Kidatu Power Station
- Commission date: 1975
- Turbines: 4 × 51 MW
- Installed capacity: 204 megawatts (274,000 hp)
- Website Tanesco website

= Kidatu Dam =

Kidatu Dam, also Kidadu Hydroelectric Power Station, is a 204 MW hydroelectric dam located in Kilosa District of Morogoro Region in Tanzania.

==Location==
The power station is located across the Great Ruaha River, in the village of Kilosa, in Morogoro Region, approximately 337 km, by road, southwest of Dar es Salaam, the commercial capital and largest city of Tanzania. This is about 5.5 km, by road, northeast of Kidatu, the nearest urban center. The coordinates of Kidatu Power Station are:7°39'47.0"S, 36°58'39.0"E (Latitude:-7.663056; Longitude:36.977500).

==Overview==
The Kidatu power plant was built in two phases under the name of Great Ruaha Power Project in the 1970s for phase one and 1980s for phase two. Phase I was completed in 1975 starting with the construction of an earth-rock fill dam, a generating capacity of 2 x 51 MW, and 220 kV transmission line to Dar es Salaam via Morogoro. Phase II, completed in 1980, involved two more 51 MW generators, and construction of a bigger storage dam (Mtera Dam) with a capacity of 3200 e6m3.

The plant has undergone two major rehabilitation works. Phase I covered repairs to turbines one and two, replacement of excitation equipment and repair of a damaged generator unit.
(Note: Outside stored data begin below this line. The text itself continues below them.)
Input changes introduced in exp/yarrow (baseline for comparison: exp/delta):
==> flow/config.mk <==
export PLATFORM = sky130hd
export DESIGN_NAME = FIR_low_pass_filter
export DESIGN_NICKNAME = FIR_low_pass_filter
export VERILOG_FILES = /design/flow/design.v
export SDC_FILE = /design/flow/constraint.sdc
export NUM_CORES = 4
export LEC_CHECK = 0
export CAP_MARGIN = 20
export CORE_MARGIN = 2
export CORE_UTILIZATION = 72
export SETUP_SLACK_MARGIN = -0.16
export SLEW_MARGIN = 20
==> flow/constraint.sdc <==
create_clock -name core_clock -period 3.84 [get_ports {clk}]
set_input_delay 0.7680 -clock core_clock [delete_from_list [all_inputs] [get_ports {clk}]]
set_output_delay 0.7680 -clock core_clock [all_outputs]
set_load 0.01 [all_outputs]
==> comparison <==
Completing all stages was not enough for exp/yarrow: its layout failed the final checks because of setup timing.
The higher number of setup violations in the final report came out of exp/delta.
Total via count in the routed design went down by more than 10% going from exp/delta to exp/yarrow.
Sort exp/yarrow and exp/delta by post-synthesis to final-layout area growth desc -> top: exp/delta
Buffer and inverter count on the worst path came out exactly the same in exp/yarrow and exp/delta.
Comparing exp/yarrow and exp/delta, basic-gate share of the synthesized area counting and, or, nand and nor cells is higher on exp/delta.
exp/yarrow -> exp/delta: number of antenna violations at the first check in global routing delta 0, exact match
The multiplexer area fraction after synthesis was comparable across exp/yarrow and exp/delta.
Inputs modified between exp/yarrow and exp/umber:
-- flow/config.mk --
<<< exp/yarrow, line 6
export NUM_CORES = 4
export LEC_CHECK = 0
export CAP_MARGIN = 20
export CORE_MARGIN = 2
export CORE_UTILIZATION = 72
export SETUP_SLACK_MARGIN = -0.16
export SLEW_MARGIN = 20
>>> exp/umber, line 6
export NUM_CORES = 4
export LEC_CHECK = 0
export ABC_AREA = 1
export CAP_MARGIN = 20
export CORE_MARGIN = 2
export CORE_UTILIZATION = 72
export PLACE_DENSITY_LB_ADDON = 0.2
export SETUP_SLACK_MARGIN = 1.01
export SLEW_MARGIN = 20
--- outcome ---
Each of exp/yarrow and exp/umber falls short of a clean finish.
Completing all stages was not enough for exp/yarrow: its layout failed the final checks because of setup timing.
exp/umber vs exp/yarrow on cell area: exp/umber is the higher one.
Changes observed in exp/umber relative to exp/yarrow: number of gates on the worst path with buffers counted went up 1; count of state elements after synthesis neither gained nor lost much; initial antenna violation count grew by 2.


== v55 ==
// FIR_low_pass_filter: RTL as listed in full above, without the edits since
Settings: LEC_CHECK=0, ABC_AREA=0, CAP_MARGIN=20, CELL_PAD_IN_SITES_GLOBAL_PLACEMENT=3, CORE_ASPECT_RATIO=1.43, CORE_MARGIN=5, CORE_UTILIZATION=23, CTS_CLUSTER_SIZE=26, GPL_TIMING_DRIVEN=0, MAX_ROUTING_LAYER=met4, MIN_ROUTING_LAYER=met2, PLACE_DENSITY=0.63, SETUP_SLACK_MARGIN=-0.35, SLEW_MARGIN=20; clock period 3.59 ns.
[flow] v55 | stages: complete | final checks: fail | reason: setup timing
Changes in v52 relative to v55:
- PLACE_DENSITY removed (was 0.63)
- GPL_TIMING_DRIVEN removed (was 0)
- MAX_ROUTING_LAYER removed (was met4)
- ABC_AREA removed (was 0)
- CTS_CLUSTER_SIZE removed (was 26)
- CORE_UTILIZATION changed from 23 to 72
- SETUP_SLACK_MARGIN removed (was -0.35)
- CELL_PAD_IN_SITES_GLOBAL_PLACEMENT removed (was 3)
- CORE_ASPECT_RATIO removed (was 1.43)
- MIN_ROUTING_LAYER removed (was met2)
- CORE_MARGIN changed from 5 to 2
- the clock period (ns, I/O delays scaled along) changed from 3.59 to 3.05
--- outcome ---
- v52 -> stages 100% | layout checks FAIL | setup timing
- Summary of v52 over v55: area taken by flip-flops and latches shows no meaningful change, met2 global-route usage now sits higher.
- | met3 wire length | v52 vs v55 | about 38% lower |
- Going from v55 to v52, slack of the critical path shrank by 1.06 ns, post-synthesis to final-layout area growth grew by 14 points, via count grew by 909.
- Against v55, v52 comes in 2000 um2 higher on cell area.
==> flow/design.v <==
`timescale 1ns / 1ps
module booth(
    input clk,
    input load,
    input reset,
    input [31:0] M,  
    input [31:0] Q,  
    output reg [63:0] P,  
    output done           
    );
    reg signed [63:0] A;                
    reg signed [31:0] Q_temp;            
    reg signed [31:0] M_temp;            
    reg [4:0] Count;                       
    reg Q_minus_one;                     
    always @(posedge clk)
    begin
        if (reset == 1) 
        begin
            A = 64'b0;
            Q_minus_one = 0;
            P = 64'b0;
            Q_temp = 32'b0;
            M_temp = 32'b0;
            Count = 5'd16;
        end
        else if (load == 1)
        begin
            Q_temp = Q;
            M_temp = M;
            A = 64'b0;    
            Q_minus_one = 0;  
            Count = 5'd16;    
        end
        else if (Count > 5'd0)
        begin
            case ({Q_temp[1:0], Q_minus_one})
                3'b000, 3'b111:   
                    begin
                    end
                3'b001, 3'b010:   
                    begin
                        A = A + {{32{M_temp[31]}}, M_temp};
                    end
                3'b011:   
                    begin
                        A = A + ({{32{M_temp[31]}}, M_temp} << 1); 
                    end
                3'b100:   
                    begin
                        A = A - ({{32{M_temp[31]}}, M_temp} << 1); 
                    end
                3'b101, 3'b110:   
                    begin
                        A = A - {{32{M_temp[31]}}, M_temp}; 
                    end
            endcase
            Q_minus_one = Q_temp[1];
            Q_temp = {A[1:0], Q_temp[31:2]};   
            A = {A[63], A[63:2]};   
            Count = Count - 1'b1;
        end
        else
        begin
            Count = 5'b0;
        end
        P = {A[31:0], Q_temp};
    end
    assign done = (Count == 5'd0);
endmodule
clock: 5.23 ns
lec_check: 0
cap_margin: 20
core_margin: 2
core_utilization: 72
cts_cluster_diameter: 199
cts_cluster_size: 95
slew_margin: 20
tns_end_percent: 15
run.sh (not shown) runs the stock make flow with config.mk's settings and CLKGATE_MAP_FILE=.
The starting point reached the layout checks and failed them: negative setup slack.
Next try:
Settings changed: CORE_UTILIZATION 72 to 14, CTS_CLUSTER_DIAMETER 199 to not set, CTS_CLUSTER_SIZE 95 to not set, TNS_END_PERCENT 15 to not set.
Clock period 5.23 ns to 10.0 ns, I/O delays scaled along.
=> With this change the flow ran to the end with no violations; utilization is lower by 67 points; global-route usage is lower by 36 points; worst setup slack improved by 3600 ps.
Next try:
Settings changed: CORE_UTILIZATION 14 to 40.
Effect: Design area drops by 6.3%; utilization came out higher by 28 points; total power drops by 3.2%; maximum frequency hardly moves.


Starts from the design.v that is shown in full above.
Settings: LEC_CHECK=0, CAP_MARGIN=20, CORE_MARGIN=2, CORE_UTILIZATION=24, SLEW_MARGIN=20; clock period 6.53 ns.
Edit:
--- a/flow/config.mk
+++ b/flow/config.mk
@@ -7,5 +7,8 @@
 export LEC_CHECK = 0
 export CAP_MARGIN = 20
+export CORE_ASPECT_RATIO = 0.73
 export CORE_MARGIN = 2
-export CORE_UTILIZATION = 24
+export CORE_UTILIZATION = 70
+export CTS_CLUSTER_SIZE = 35
+export HOLD_SLACK_MARGIN = -0.09
 export SLEW_MARGIN = 20
==> flow/constraint.sdc (replaced) <==
create_clock -name core_clock -period 4.57 [get_ports {clk}]
set_input_delay 0.9140 -clock core_clock [delete_from_list [all_inputs] [get_ports {clk}]]
set_output_delay 0.9140 -clock core_clock [all_outputs]
set_load 0.01 [all_outputs]
What happened: With this change the flow failed in clock tree synthesis on DPL-0033; die size goes down by 65%; area after synthesis does not change; synthesized cell count is unchanged.
Edit:
--- a/flow/config.mk
+++ b/flow/config.mk
@@ -7,8 +7,8 @@
 export LEC_CHECK = 0
 export CAP_MARGIN = 20
-export CORE_ASPECT_RATIO = 0.73
+export CORE_ASPECT_RATIO = 1.68
 export CORE_MARGIN = 2
-export CORE_UTILIZATION = 70
-export CTS_CLUSTER_SIZE = 35
-export HOLD_SLACK_MARGIN = -0.09
+export CORE_UTILIZATION = 40
+export CTS_CLUSTER_DIAMETER = 392
+export CTS_CLUSTER_SIZE = 98
 export SLEW_MARGIN = 20
==> flow/constraint.sdc (replaced) <==
create_clock -name core_clock -period 10.0 [get_ports {clk}]
set_input_delay 2.0000 -clock core_clock [delete_from_list [all_inputs] [get_ports {clk}]]
set_output_delay 2.0000 -clock core_clock [all_outputs]
set_load 0.01 [all_outputs]
Outcome: The new run completed without violations. Area after synthesis does not change. Die size rose by well over a third. Synthesized cell count does not change.
Edit:
--- a/flow/config.mk
+++ b/flow/config.mk
@@ -7,8 +7,8 @@
 export LEC_CHECK = 0
 export CAP_MARGIN = 20
-export CORE_ASPECT_RATIO = 1.68
 export CORE_MARGIN = 2
 export CORE_UTILIZATION = 40
-export CTS_CLUSTER_DIAMETER = 392
+export CTS_CLUSTER_DIAMETER = 393
 export CTS_CLUSTER_SIZE = 98
 export SLEW_MARGIN = 20
+export TNS_END_PERCENT = 5
What happened:
- wire length decreases by roughly a tenth
- sequential power decreases slightly
- core utilization barely changes
- via count decreases slightly
- worst setup slack gets worse by 74 ps
- combinational power decreases by a few percent
- cell count increases slightly
- flip-flop count does not change
- clock power decreases by a few percent
Edit:
--- a/flow/config.mk
+++ b/flow/config.mk
@@ -7,8 +7,8 @@
 export LEC_CHECK = 0
 export CAP_MARGIN = 20
+export CORE_ASPECT_RATIO = 0.5
 export CORE_MARGIN = 2
-export CORE_UTILIZATION = 40
-export CTS_CLUSTER_DIAMETER = 393
+export CORE_UTILIZATION = 42
+export CTS_CLUSTER_DIAMETER = 183
 export CTS_CLUSTER_SIZE = 98
 export SLEW_MARGIN = 20
-export TNS_END_PERCENT = 5
=> The changed run completed with no timing, DRC or antenna violations. Die size shrinks by a few percent. First-iteration DRC count goes up by a few percent. Clock power went up by a few percent. Final area hardly moves.
Edit:
==> flow/config.mk (replaced) <==
export PLATFORM = sky130hd
export DESIGN_NAME = booth
export DESIGN_NICKNAME = booth
export VERILOG_FILES = /design/flow/design.v
export SDC_FILE = /design/flow/constraint.sdc
export NUM_CORES = 4
export LEC_CHECK = 0
export CAP_MARGIN = 20
export CORE_ASPECT_RATIO = 0.7
export CORE_MARGIN = 9
export CORE_UTILIZATION = 40
export GPL_ROUTABILITY_DRIVEN = 0
export MAX_ROUTING_LAYER = met4
export SETUP_SLACK_MARGIN = 0.11
export SLEW_MARGIN = 20
After rerunning: Total power went up by a few percent. Synthesized area is unchanged. Sequential share of layout area is about the same. Worst hold slack is about the same. Routed wire length went up by a little under a tenth. Global-route usage went down by 2.4 points. Critical path depth is unchanged.
Power and IR drop assume default switching activity.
These works were executed from 1993 to 1994. The second rehabilitation commenced in 1999. Major works were computerizing the control and protection system, repair to turbines, replacement of runners on units 1 and 2, generators and water ways. The project was financed by SIDA, NORAD and Tanesco at the estimated cost of about US$12 million.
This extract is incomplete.